Telkom Kenya has been managing the cable on behalf of the government and sells capacity to other operators.
However, the government and other operators say Telkom Kenya has not sold capacity to other players aggressively.
“A committee was formed to look at pricing and help manage the cable,” Dr Ndemo said, adding that the team would also investigate claims that Telkom Kenya has been incurring huge costs in operation and maintenance.
“The government will not continue spending such huge amounts of money on operation and maintenance,” he added.
Ms Fiona Asonga, chief executive officer, Telecommunications Service Providers Association of Kenya, said that the move will ensure as many people as possible have access to the backbone infrastructure and eventually make it sustainable.
The new team consists of representatives from the government, Telkom Kenya, Kenya Data Networks, Jamii Telecoms, Safaricom and Frontier Optical Networks (FON) Ltd.
“It is the hope of all those involved that the use of this shared platform will be a contributing factor to the reduced costs of internet access,” she said.
The committee will meet on Friday to announce a new pricing regime for the cable.
The move to appoint a new team to manage the cable loosens Telkom Kenya’s grip on the cable, in what could see it lose annual management fees of Sh250 million.
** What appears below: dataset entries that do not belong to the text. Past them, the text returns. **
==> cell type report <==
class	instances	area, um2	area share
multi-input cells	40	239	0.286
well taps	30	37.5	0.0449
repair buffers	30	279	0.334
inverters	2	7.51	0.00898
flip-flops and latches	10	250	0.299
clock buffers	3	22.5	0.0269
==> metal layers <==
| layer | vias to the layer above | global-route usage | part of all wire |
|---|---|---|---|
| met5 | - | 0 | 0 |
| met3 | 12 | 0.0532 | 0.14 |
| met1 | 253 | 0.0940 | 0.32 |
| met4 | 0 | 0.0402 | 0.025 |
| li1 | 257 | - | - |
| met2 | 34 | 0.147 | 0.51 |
### src/rtl/mcub_pkg.sv
package mcub_pkg;
    localparam int ADDR_W = 16;
    localparam int DATA_W = 8;

    typedef enum logic [2:0] {
        ST_IDLE,
        ST_SPEC,
        ST_PREF,
        ST_XFER,
        ST_DRIVE
    } bst_e;

    typedef struct packed {
        bst_e              st;
        logic              fast;
        logic [ADDR_W-1:0] addr;
        logic              we;
        logic [DATA_W-1:0] wdata;
        logic [DATA_W-1:0] rbuf;
        logic              rd_pend;
        logic              wr_pend;
        logic              abort;
    } bctl_s;

    function automatic logic in_window(input logic [ADDR_W-1:0] a,
                                       input logic [ADDR_W-1:0] base);
        return a >= base;
    endfunction
endpackage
The move to renegotiate the contract is part of the government’s plan to lower internet costs, especially after connecting the country to the undersea cable that was expected to substantially cut prices — and lift penetration especially to rural areas.
In the country, the wholesale prices on international fibre optic cables have come down to Sh36,000 ($400) from Sh315,000 ($3,500) previously charged by satellite service providers since the country got undersea fibre connections by Seacom, Teams and Eassy.